**WHAT YOU HAVE TO DO**
Return, word for word, the line that contains "-- run 2: critical" and every line after it through the end of the records.

===== DATASET EXCERPTS

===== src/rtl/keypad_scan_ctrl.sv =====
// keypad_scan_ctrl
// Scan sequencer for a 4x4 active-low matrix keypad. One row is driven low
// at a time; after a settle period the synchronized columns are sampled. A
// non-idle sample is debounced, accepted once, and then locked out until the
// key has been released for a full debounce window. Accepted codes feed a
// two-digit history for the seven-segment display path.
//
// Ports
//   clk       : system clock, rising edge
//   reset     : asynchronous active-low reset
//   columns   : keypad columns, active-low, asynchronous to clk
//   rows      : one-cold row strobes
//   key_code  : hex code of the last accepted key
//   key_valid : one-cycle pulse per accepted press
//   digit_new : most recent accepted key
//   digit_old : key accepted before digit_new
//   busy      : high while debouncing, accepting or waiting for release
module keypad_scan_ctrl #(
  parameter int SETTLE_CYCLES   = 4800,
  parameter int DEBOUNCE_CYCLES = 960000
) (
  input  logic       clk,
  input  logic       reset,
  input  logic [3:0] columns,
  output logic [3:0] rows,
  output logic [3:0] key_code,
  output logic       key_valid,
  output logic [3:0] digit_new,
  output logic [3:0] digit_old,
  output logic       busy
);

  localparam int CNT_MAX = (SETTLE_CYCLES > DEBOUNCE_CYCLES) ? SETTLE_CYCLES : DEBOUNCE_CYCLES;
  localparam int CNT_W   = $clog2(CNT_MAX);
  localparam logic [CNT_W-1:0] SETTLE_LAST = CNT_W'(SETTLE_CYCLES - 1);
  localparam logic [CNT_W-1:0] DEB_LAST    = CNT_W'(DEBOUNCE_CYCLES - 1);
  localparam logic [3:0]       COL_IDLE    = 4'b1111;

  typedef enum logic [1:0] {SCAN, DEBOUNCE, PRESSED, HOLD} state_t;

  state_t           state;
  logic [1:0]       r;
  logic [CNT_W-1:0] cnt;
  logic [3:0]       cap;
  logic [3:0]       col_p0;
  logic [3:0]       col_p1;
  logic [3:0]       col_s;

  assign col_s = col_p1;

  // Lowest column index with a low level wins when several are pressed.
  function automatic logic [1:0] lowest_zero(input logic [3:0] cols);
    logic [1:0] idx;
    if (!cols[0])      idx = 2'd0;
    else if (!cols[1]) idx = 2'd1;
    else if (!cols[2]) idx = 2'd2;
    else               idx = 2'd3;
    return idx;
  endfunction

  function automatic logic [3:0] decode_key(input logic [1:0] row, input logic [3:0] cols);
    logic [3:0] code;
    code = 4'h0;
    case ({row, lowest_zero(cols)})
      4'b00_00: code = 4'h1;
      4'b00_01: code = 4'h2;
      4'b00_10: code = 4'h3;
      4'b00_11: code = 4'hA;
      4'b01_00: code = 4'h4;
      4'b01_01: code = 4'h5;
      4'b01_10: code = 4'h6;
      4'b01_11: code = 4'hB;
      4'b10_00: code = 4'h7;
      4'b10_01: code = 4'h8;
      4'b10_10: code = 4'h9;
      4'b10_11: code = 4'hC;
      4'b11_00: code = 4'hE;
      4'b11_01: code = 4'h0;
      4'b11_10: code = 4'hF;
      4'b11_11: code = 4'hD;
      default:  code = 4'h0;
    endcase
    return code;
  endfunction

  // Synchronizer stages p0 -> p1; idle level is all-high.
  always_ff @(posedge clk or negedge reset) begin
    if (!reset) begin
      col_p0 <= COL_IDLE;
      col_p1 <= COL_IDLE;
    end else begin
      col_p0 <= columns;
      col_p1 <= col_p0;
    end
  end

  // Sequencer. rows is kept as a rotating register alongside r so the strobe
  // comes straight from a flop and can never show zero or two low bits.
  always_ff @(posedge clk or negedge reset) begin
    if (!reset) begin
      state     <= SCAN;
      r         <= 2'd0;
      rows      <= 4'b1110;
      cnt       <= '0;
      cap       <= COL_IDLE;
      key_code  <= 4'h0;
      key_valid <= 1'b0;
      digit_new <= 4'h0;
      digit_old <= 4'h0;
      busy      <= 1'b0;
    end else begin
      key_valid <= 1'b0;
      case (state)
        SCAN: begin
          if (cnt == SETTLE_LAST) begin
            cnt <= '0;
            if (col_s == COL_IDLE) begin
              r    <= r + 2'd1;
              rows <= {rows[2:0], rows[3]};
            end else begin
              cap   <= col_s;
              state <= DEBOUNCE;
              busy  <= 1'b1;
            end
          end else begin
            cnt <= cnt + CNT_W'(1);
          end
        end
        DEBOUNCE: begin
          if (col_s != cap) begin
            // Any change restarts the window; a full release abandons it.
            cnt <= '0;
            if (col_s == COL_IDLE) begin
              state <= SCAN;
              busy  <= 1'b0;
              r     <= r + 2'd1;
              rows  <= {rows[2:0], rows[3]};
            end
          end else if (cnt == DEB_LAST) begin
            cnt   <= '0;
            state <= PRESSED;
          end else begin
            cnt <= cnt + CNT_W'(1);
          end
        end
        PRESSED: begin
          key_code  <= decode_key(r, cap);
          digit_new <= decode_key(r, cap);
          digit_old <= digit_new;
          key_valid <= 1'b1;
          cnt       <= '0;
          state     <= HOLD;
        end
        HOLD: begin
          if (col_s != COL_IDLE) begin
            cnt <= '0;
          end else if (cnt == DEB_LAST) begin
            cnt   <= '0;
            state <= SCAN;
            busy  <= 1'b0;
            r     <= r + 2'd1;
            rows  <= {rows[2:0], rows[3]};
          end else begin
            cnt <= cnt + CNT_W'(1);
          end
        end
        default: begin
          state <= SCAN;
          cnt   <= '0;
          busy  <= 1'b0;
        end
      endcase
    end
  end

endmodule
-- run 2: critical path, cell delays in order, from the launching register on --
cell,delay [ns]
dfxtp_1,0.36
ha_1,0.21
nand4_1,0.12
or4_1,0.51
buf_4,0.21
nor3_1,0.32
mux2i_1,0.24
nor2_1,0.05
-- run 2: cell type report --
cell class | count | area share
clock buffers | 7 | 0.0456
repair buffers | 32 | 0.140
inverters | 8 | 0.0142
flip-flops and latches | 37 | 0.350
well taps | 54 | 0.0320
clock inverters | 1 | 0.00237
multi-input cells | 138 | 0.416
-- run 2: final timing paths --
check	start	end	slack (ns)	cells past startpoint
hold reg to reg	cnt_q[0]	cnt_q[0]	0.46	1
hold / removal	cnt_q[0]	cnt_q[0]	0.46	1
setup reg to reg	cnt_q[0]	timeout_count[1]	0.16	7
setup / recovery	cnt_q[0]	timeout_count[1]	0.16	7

==========

**COMPLETED TASK**
-- run 2: critical path, cell delays in order, from the launching register on --
cell,delay [ns]
dfxtp_1,0.36
ha_1,0.21
nand4_1,0.12
or4_1,0.51
buf_4,0.21
nor3_1,0.32
mux2i_1,0.24
nor2_1,0.05
-- run 2: cell type report --
cell class | count | area share
clock buffers | 7 | 0.0456
repair buffers | 32 | 0.140
inverters | 8 | 0.0142
flip-flops and latches | 37 | 0.350
well taps | 54 | 0.0320
clock inverters | 1 | 0.00237
multi-input cells | 138 | 0.416
-- run 2: final timing paths --
check	start	end	slack (ns)	cells past startpoint
hold reg to reg	cnt_q[0]	cnt_q[0]	0.46	1
hold / removal	cnt_q[0]	cnt_q[0]	0.46	1
setup reg to reg	cnt_q[0]	timeout_count[1]	0.16	7
setup / recovery	cnt_q[0]	timeout_count[1]	0.16	7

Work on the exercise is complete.